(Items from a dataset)
------------------------------------------------------------------------

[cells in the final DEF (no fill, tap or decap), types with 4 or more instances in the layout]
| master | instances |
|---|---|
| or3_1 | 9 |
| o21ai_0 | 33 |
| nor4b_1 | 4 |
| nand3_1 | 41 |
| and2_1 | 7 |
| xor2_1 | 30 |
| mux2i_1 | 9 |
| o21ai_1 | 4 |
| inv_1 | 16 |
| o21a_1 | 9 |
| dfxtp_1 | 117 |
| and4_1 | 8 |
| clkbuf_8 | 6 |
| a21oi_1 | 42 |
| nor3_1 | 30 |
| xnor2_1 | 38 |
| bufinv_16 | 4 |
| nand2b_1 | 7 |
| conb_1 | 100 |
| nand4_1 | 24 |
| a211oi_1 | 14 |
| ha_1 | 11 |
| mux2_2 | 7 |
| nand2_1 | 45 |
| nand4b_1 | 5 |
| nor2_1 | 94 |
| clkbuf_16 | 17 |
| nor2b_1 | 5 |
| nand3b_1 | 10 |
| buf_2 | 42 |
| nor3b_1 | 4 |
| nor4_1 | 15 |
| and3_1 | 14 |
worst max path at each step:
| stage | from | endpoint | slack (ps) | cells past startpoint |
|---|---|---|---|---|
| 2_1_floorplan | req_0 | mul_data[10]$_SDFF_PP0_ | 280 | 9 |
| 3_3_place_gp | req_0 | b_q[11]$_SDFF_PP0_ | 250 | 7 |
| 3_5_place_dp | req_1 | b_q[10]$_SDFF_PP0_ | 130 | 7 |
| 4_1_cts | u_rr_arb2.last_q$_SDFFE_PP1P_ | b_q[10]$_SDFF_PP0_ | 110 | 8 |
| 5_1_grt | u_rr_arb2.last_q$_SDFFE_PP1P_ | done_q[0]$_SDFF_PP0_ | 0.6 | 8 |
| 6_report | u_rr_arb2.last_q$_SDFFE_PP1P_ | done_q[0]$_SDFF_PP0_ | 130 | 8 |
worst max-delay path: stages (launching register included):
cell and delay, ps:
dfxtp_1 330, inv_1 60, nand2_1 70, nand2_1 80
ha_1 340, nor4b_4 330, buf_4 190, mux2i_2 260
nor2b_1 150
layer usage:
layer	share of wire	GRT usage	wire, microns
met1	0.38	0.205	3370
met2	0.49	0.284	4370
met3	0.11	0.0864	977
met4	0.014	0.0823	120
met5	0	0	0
==> config.mk <==
export PLATFORM = sky130hd
export DESIGN_NAME = fetch_unit
export DESIGN_NICKNAME = d
export VERILOG_FILES = /design/src/rtl/fetch_unit.sv
export SDC_FILE = /design/constraint.sdc
export NUM_CORES = 1
export LEC_CHECK = 0
export BUFFER_PORTS_ARGS = -buffer_cell sky130_fd_sc_hd__clkbuf_2
export CAP_MARGIN = 20
export CORE_UTILIZATION = 59
export DETAILED_ROUTE_END_ITERATION = 10
export PLACE_DENSITY_LB_ADDON = 0.12
export SYNTH_ARGS = -nofsm -noshare
export SYNTH_HDL_FRONTEND = slang
export SYNTH_SLANG_ARGS = --single-unit
export TNS_END_PERCENT = 20
==> constraint.sdc <==
create_clock -name i_clk -period 17.6 [get_ports i_clk]
set_input_delay 3.52 -clock i_clk [delete_from_list [all_inputs] [get_ports i_clk]]
set_output_delay 3.52 -clock i_clk [all_outputs]
set_load 0.005 [all_outputs]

------------------------------------------------------------------------

## Aim of the task
Filter the data for the string "layer" and copy every line that has it.

## Answer
layer usage:
layer	share of wire	GRT usage	wire, microns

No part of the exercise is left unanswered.